*** DATA IN THIS EXERCISE Section Begins ***
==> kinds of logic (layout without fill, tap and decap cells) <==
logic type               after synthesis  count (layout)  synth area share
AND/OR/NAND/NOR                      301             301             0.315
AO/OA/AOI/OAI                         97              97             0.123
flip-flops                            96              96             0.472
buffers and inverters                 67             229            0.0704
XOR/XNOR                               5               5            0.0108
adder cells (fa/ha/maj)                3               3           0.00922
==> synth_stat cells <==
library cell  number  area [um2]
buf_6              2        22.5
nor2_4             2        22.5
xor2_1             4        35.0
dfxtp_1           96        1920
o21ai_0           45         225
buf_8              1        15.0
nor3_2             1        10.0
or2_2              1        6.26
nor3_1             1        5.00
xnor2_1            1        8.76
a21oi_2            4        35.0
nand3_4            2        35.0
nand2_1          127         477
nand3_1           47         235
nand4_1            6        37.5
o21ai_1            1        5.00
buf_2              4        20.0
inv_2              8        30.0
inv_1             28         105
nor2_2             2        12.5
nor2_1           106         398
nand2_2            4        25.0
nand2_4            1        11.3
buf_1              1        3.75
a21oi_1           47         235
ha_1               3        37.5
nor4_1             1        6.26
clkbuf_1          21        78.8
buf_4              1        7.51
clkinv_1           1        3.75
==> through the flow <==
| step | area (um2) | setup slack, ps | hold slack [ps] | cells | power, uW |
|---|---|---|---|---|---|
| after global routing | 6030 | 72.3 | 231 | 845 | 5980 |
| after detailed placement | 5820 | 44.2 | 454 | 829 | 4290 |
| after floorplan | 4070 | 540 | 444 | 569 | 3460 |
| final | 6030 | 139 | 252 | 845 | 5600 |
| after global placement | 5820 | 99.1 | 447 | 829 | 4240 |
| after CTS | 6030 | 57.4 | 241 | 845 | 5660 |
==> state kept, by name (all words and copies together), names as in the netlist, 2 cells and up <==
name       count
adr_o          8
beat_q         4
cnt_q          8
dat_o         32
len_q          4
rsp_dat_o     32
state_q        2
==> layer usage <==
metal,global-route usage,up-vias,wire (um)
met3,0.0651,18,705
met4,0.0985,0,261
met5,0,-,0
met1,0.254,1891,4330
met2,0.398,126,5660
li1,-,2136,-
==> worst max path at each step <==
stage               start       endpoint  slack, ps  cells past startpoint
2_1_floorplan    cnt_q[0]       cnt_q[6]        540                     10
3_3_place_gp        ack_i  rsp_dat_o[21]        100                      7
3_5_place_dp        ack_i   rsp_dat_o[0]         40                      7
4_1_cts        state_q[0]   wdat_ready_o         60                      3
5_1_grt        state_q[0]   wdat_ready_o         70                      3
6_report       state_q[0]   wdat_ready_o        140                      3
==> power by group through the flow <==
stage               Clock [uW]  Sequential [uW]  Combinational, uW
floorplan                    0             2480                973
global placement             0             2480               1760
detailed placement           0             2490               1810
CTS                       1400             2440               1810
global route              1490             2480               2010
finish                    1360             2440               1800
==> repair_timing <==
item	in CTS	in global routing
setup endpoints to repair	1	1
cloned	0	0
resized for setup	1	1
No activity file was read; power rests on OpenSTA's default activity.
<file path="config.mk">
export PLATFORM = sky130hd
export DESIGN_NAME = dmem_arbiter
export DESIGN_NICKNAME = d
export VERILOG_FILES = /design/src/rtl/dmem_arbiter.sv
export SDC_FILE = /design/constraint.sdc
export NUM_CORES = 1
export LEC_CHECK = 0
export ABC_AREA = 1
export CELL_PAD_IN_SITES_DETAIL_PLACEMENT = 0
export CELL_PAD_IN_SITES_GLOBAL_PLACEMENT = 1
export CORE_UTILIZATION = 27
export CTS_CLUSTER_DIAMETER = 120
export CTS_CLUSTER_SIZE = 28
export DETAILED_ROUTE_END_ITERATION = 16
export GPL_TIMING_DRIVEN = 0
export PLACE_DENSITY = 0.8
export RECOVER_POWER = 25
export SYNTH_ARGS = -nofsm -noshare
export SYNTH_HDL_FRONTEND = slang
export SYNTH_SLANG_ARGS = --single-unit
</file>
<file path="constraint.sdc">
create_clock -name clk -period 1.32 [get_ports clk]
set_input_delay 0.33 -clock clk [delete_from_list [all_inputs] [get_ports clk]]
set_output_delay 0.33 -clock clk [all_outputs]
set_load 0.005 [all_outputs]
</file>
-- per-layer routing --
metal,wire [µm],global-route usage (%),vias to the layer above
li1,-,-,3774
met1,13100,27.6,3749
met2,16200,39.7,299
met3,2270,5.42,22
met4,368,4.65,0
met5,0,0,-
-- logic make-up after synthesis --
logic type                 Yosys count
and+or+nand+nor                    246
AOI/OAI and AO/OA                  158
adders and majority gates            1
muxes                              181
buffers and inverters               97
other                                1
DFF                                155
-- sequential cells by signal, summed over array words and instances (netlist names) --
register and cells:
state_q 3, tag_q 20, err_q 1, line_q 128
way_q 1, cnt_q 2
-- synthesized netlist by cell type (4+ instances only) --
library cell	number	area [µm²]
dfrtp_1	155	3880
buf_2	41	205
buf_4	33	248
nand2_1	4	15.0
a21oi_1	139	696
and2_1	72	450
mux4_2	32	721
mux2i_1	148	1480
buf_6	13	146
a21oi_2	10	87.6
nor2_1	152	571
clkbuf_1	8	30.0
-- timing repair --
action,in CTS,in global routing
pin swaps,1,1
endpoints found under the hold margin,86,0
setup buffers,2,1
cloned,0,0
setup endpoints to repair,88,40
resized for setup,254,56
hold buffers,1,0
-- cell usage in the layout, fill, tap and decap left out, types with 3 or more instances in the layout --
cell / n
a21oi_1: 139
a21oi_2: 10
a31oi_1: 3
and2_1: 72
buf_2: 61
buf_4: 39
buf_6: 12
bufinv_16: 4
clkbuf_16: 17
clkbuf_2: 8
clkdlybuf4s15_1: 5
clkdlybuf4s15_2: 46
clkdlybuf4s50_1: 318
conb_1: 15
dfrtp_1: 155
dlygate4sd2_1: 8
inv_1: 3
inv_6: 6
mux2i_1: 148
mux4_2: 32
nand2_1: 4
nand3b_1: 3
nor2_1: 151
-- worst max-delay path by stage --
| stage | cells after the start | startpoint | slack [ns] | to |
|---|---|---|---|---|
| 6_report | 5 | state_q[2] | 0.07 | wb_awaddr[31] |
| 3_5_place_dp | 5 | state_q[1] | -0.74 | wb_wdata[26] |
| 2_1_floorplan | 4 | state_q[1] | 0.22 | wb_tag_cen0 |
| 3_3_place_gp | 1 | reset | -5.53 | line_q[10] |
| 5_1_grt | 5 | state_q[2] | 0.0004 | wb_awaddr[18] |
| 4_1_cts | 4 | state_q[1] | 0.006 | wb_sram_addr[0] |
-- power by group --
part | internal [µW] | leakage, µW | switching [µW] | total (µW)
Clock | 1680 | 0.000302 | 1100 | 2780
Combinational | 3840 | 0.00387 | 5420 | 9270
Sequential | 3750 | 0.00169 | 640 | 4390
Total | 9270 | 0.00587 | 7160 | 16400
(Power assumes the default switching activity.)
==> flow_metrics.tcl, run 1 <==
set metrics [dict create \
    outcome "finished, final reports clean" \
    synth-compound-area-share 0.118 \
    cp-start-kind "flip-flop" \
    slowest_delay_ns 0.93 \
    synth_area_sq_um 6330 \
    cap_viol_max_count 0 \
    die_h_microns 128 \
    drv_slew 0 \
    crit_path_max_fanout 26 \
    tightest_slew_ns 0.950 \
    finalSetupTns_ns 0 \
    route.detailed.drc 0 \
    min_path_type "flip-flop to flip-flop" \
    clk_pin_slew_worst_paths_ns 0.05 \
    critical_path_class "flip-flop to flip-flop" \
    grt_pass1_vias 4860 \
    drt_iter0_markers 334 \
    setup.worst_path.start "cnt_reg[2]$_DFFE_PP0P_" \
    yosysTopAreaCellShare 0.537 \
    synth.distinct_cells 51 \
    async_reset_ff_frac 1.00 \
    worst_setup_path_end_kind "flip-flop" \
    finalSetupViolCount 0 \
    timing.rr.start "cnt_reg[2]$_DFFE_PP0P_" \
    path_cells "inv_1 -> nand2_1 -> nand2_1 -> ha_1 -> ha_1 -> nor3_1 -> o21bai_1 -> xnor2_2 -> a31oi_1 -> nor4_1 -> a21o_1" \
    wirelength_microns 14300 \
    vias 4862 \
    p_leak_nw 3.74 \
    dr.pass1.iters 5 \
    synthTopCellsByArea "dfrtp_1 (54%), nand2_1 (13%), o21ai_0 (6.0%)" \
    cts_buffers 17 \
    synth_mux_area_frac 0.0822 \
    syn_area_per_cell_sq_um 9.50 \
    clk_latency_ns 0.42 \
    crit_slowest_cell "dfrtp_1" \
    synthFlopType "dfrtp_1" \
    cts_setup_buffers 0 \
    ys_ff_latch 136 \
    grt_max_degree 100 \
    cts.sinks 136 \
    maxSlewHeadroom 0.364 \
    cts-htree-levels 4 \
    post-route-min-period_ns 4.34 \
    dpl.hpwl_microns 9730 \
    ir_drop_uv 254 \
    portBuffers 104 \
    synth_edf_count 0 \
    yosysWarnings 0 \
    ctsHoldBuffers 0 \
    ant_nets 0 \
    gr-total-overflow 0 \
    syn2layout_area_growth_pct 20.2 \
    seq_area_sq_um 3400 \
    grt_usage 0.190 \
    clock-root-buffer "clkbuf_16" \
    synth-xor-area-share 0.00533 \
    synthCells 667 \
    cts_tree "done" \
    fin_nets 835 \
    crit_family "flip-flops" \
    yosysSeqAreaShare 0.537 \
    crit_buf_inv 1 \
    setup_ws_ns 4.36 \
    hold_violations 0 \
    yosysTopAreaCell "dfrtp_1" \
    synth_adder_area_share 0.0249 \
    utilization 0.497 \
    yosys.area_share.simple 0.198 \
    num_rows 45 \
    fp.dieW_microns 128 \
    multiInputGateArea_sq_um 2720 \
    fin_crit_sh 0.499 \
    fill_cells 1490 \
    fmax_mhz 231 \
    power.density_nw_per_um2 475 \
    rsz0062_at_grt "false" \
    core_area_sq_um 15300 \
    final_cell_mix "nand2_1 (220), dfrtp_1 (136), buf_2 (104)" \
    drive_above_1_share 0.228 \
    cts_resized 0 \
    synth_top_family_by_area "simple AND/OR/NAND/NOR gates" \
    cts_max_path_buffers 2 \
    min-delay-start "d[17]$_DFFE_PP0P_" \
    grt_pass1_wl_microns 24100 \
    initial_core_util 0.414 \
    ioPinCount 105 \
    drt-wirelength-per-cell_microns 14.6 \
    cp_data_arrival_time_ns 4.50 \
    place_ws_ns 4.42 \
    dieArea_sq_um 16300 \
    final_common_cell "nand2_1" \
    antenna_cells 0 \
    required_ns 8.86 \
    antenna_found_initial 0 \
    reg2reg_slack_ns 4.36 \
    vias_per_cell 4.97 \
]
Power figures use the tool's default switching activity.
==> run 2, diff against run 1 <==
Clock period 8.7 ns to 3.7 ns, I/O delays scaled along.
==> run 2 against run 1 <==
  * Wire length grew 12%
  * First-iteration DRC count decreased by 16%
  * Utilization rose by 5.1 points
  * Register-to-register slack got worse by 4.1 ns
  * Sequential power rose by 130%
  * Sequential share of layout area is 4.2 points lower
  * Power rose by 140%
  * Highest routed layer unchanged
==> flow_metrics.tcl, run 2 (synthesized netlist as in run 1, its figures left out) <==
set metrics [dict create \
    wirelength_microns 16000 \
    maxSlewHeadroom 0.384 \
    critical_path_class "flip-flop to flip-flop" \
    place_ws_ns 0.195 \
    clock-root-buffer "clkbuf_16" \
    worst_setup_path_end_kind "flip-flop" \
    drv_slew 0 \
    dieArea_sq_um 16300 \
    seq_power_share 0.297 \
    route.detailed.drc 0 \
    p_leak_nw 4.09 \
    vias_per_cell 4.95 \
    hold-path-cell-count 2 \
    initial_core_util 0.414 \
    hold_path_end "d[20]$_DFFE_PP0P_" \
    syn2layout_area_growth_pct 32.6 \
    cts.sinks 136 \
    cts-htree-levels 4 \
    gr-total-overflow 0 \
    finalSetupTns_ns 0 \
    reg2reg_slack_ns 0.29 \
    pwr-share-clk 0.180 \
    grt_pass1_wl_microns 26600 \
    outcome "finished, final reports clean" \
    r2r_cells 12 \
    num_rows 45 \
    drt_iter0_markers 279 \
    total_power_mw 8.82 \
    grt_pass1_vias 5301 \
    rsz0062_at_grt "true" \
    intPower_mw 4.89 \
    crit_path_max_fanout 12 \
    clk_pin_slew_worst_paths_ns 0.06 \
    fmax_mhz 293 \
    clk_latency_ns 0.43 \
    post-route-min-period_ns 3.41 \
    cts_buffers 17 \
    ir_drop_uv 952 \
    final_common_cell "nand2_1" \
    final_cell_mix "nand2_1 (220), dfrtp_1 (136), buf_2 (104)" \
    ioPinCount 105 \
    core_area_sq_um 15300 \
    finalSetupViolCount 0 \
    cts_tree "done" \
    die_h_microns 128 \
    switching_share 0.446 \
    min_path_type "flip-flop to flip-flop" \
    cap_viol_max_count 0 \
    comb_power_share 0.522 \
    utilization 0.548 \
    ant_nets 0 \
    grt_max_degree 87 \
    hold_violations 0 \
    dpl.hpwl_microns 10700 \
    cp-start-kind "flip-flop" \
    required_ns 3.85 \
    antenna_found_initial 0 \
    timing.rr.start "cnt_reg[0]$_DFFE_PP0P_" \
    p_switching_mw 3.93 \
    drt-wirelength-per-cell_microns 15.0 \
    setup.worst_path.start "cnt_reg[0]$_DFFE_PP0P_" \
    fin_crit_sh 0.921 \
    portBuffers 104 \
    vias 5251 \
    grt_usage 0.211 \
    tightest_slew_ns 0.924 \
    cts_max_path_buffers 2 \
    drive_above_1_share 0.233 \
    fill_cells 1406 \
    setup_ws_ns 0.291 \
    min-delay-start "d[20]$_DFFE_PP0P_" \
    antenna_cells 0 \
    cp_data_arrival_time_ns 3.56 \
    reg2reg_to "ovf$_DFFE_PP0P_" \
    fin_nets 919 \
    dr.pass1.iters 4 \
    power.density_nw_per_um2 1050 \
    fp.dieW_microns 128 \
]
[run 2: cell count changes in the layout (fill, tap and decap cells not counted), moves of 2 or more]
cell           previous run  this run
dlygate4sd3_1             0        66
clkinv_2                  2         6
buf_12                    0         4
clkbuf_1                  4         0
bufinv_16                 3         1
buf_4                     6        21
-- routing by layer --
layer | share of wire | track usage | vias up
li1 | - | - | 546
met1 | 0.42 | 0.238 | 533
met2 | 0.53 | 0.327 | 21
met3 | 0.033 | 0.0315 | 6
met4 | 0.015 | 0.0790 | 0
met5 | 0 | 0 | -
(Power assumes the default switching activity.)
*** DATA IN THIS EXERCISE Section Ends ***
● **TASK DESCRIPTION**:
Show each line of the records above containing "Combinational".

● **RESULT OF THIS TASK**:
stage               Clock [uW]  Sequential [uW]  Combinational, uW
Combinational | 3840 | 0.00387 | 5420 | 9270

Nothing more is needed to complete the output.